Pesan-pesan itu meresahkan, bukan hanya karena berasal dari pemuda Najem, tapi karena kontras antara subjek perang dan wujud selfie itu sendiri.
Dalam salah satu video, Najem mengatakan bahwa ia ingin menjadi reporter saat dewasa nanti. Tapi bagi jurnalis Jonathan Alpeyrie, yang meliput konflik Suriah pada tahun 2013, dia ditahan oleh sebuah kelompok Islam selama 81 hari, seorang wartawan seharusnya tidak terlihat.
"Jika tidak, dia menjadi subjeknya," katanya.
Bagi Alpeyrie, remaja ini lebih aktif daripada jurnalis. "Dia memusuhi Bashar al-Assad tapi peran pers tidak mengambil sikap," tegasnya.
Dalam video lain, Najem menyebut apa yang terjadi di Suriah sebagai "genosida", sebuah istilah yang menurut Alpeyrie sangat tidak pantas.
"Setiap perang memiliki konteksnya. Ada genosida di Rwanda. Kita tidak bisa mengatakan hal yang sama untuk Suriah," ujarnya.
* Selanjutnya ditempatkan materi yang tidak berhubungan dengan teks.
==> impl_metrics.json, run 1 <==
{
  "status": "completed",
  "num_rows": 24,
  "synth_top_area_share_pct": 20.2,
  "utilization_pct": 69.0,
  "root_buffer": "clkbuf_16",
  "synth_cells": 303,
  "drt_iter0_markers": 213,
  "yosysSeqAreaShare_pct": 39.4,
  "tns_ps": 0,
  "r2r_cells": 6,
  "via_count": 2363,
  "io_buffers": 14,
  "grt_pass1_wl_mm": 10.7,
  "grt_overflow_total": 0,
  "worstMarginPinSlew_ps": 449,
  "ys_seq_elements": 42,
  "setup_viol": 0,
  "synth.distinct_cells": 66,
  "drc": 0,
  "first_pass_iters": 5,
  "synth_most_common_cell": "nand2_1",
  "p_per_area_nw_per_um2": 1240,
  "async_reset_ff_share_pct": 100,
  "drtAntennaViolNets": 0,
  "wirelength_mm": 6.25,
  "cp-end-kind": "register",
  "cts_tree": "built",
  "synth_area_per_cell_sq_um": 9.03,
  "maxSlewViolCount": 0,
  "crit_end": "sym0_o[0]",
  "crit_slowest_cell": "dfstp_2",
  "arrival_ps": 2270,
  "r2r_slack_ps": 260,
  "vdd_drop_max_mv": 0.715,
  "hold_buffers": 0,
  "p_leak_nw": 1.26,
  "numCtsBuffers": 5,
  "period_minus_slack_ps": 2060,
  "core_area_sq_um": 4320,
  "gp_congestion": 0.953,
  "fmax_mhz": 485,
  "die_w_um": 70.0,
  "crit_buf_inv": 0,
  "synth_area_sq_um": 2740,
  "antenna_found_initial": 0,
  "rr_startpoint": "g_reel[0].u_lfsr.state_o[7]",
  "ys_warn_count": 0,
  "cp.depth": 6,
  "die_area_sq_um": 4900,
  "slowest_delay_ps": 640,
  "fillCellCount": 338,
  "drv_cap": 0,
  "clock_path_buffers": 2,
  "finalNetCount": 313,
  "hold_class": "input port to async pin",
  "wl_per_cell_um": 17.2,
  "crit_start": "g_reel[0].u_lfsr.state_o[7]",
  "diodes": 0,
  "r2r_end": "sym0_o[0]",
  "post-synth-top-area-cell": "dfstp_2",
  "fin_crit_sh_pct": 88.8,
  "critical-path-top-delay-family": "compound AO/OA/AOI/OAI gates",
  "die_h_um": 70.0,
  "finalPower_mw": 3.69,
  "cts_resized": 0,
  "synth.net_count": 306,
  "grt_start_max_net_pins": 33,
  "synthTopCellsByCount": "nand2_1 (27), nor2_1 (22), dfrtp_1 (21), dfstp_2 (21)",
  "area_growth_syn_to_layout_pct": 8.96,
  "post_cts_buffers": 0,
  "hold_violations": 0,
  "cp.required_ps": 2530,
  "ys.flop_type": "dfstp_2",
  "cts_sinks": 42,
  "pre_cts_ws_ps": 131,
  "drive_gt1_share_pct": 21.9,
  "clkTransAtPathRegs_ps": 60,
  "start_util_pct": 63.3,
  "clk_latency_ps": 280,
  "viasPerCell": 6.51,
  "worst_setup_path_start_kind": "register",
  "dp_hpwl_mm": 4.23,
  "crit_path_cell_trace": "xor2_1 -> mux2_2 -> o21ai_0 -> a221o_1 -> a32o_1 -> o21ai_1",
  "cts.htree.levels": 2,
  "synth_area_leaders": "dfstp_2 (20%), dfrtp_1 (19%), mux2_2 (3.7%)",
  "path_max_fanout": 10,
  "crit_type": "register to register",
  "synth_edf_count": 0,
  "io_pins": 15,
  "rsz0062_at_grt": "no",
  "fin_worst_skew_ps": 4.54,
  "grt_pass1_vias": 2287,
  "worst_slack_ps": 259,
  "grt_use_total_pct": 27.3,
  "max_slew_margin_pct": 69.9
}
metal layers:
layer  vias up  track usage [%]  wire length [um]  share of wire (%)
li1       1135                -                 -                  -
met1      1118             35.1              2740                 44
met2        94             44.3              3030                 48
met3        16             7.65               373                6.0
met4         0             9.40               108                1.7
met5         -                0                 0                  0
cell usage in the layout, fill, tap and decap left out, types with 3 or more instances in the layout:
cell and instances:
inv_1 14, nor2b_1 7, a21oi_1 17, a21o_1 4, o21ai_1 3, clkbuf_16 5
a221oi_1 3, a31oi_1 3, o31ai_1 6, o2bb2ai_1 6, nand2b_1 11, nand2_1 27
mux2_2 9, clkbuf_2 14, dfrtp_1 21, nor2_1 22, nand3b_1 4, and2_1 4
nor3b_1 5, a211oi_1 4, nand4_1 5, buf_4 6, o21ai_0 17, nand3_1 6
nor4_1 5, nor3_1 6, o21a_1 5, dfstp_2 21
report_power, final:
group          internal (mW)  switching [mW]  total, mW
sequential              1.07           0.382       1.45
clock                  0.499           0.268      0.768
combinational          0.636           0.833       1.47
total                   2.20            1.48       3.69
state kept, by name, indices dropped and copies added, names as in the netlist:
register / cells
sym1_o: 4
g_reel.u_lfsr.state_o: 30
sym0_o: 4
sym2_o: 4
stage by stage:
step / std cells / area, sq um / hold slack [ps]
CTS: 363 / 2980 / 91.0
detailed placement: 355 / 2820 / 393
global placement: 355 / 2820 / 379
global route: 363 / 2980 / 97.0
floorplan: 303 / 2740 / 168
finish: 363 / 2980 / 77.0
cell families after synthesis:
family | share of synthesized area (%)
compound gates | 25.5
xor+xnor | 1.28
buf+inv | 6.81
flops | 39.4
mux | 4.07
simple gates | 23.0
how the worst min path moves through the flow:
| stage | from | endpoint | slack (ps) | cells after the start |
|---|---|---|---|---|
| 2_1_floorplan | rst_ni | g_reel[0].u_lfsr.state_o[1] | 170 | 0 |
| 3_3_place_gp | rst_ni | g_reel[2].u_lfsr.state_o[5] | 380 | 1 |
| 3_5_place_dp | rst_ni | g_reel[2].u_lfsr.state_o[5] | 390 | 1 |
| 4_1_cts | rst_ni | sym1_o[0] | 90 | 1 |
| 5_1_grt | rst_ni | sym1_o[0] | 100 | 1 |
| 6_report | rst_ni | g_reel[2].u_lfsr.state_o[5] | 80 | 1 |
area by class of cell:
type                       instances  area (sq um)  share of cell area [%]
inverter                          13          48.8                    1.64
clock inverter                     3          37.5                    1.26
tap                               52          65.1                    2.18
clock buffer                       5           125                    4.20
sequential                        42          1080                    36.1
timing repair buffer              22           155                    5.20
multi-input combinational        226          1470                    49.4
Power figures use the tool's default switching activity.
**src/rtl/ac97_eng_pkg.sv**
```systemverilog
package ac97_eng_pkg;
  localparam int SLOT_W  = 20;
  localparam int CSEL_W  = 2;
  localparam int NSLOT   = 2;

  typedef enum logic [2:0] {
    A_S1TX = 3'd0,
    A_S2TX = 3'd1,
    A_S1RX = 3'd2,
    A_S2RX = 3'd3,
    A_FLAG = 3'd4,
    A_CTRL = 3'd5
  } reg_addr_e;

  typedef struct packed {
    logic [CSEL_W-1:0] csel;
    logic              rx2_en;
    logic              rx1_en;
    logic              tx2_en;
    logic              tx1_en;
    logic              glb_en;
  } ctrl_t;

  localparam int CTRL_W = $bits(ctrl_t);
endpackage

```
**src/rtl/ac97_tx_slot.sv**
```systemverilog
module ac97_tx_slot #(
  parameter int W = 20
) (
  input  logic         clk,
  input  logic         rst_n,
  input  logic         flush,
  input  logic         enable,
  input  logic         store,
  input  logic         arm,
  input  logic [W-1:0] din,
  input  logic         frame_tick,
  output logic [W-1:0] word,
  output logic         tag,
  output logic         busy
);
  logic [W-1:0] hold;
  logic         staged, loaded;
  logic         launch;

  assign launch = frame_tick && loaded && enable;
  assign busy   = staged | loaded | tag;

  always_ff @(posedge clk) begin
    if (!rst_n) begin
      hold   <= '0;
      word   <= '0;
      staged <= 1'b0;
      loaded <= 1'b0;
      tag    <= 1'b0;
    end else if (flush) begin
      staged <= 1'b0;
      loaded <= 1'b0;
      tag    <= 1'b0;
    end else begin
      if (store) begin
        hold   <= din;
        staged <= 1'b1;
      end
      if (frame_tick) begin
        tag <= launch;
        if (launch) word <= hold;
      end
      if (arm && (staged || store)) begin
        loaded <= 1'b1;
        staged <= 1'b0;
      end else if (launch) begin
        loaded <= 1'b0;
      end
    end
  end
endmodule

```
**src/rtl/ac97_rx_slot.sv**
```systemverilog
module ac97_rx_slot #(
  parameter int W = 20
) (
  input  logic         clk,
  input  logic         rst_n,
  input  logic         flush,
  input  logic         capture,
  input  logic [W-1:0] din,
  input  logic         clr,
  output logic [W-1:0] word,
  output logic         valid
);
  always_ff @(posedge clk) begin
    if (!rst_n) begin
      word  <= '0;
      valid <= 1'b0;
    end else if (flush) begin
      valid <= 1'b0;
    end else if (capture) begin
      word  <= din;
      valid <= 1'b1;
    end else if (clr) begin
      valid <= 1'b0;
    end
  end
endmodule

```
**src/rtl/ac97_cmd_engine.sv**
```systemverilog
module ac97_cmd_engine
  import ac97_eng_pkg::*;
(
  input  logic              clk,
  input  logic              rst_n,
  input  logic              reg_wr,
  input  logic              reg_rd,
  input  logic [2:0]        reg_addr,
  input  logic [SLOT_W-1:0] reg_wdata,
  output logic [SLOT_W-1:0] reg_rdata,
  input  logic              frame_tick,
  output logic [SLOT_W-1:0] tx_slot1,
  output logic [SLOT_W-1:0] tx_slot2,
  output logic [NSLOT-1:0]  tx_tag,
  input  logic              rx_strobe,
  input  logic [NSLOT-1:0]  rx_tag,
  input  logic [SLOT_W-1:0] rx_slot1,
  input  logic [SLOT_W-1:0] rx_slot2,
  output logic [CSEL_W-1:0] codec_sel
);
  ctrl_t             ctrl_q;
  logic              glb_en;
  logic [NSLOT-1:0]  tx_en, rx_en;
  logic [NSLOT-1:0]  tx_store, tx_busy;
  logic [NSLOT-1:0]  rx_cap, rx_clr, rx_valid;
  logic [SLOT_W-1:0] tx_word [NSLOT];
  logic [SLOT_W-1:0] rx_in   [NSLOT];
  logic [SLOT_W-1:0] rx_word [NSLOT];
  logic              arm_cmd;

  assign glb_en    = ctrl_q.glb_en;
  assign tx_en     = {ctrl_q.tx2_en, ctrl_q.tx1_en};
  assign rx_en     = {ctrl_q.rx2_en, ctrl_q.rx1_en};
  assign codec_sel = ctrl_q.csel;
  assign arm_cmd   = reg_wr && (reg_addr == A_S1TX);
  assign rx_in[0]  = rx_slot1;
  assign rx_in[1]  = rx_slot2;
  assign tx_slot1  = tx_word[0];
  assign tx_slot2  = tx_word[1];

  always_ff @(posedge clk) begin
    if (!rst_n)
      ctrl_q <= '0;
    else if (reg_wr && reg_addr == A_CTRL)
      ctrl_q <= ctrl_t'(reg_wdata[CTRL_W-1:0]);
  end

  for (genvar g = 0; g < NSLOT; g++) begin : g_slot
    assign tx_store[g] = reg_wr && (reg_addr == 3'(A_S1TX + g));
    assign rx_cap[g]   = rx_strobe && rx_tag[g] && rx_en[g];
    assign rx_clr[g]   = reg_rd && (reg_addr == 3'(A_S1RX + g));

    ac97_tx_slot #(.W(SLOT_W)) tx_i (
      .clk(clk), .rst_n(rst_n), .flush(!glb_en), .enable(tx_en[g]),
      .store(tx_store[g]), .arm(arm_cmd), .din(reg_wdata),
      .frame_tick(frame_tick), .word(tx_word[g]), .tag(tx_tag[g]),
      .busy(tx_busy[g])
    );

    ac97_rx_slot #(.W(SLOT_W)) rx_i (
      .clk(clk), .rst_n(rst_n), .flush(!glb_en), .capture(rx_cap[g]),
      .din(rx_in[g]), .clr(rx_clr[g]), .word(rx_word[g]),
      .valid(rx_valid[g])
    );
  end

  always_comb begin
    reg_rdata = '0;
    case (reg_addr)
      A_S1RX: reg_rdata = rx_word[0];
      A_S2RX: reg_rdata = rx_word[1];
      A_FLAG: reg_rdata[3:0] = {rx_valid, tx_busy};
      A_CTRL: reg_rdata[CTRL_W-1:0] = ctrl_q;
      default: reg_rdata = '0;
    endcase
  end
endmodule

```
Meskipun beberapa outlet berita telah menyampaikan kesaksian remaja tersebut, Alpeyrie merasa berbahaya untuk melakukannya. "Kita tidak dapat memastikan asal usul video-video ini. Dia mengatakan bahwa dia sedang syuting di Ghouta Timur, tapi kita tidak tahu apa-apa," tutur Alpeyrie.
Stasiun televisi Amerika CNN menerbitkan sebuah video berjudul "Reporter perang 15 tahun dari Ghouta Timur," dengan penyangkalan secara diam-diam terkait artikelnya.
"CNN tidak dapat secara independen memverifikasi keaslian video-video ini."
Alpeyrie mengatakan bahwa dia melihat penyimpangan yang serupa saat meliput konflik di Ukraina, ketika media internasional tidak memiliki cukup banyak wartawan di lapangan. Mereka bergantung pada postingan media sosial dan akhirnya melebih-lebihkan tingkat pertempuran.
"Fenomena selfie zona perang bukanlah hal baru", kata Alpeyrie, yang menggambarkan bahwa tentara mengambil selfie selama pertempuran untuk dikirim ke teman mereka setelahnya di Ukraina dan di Irak pada pertempuran Mosul.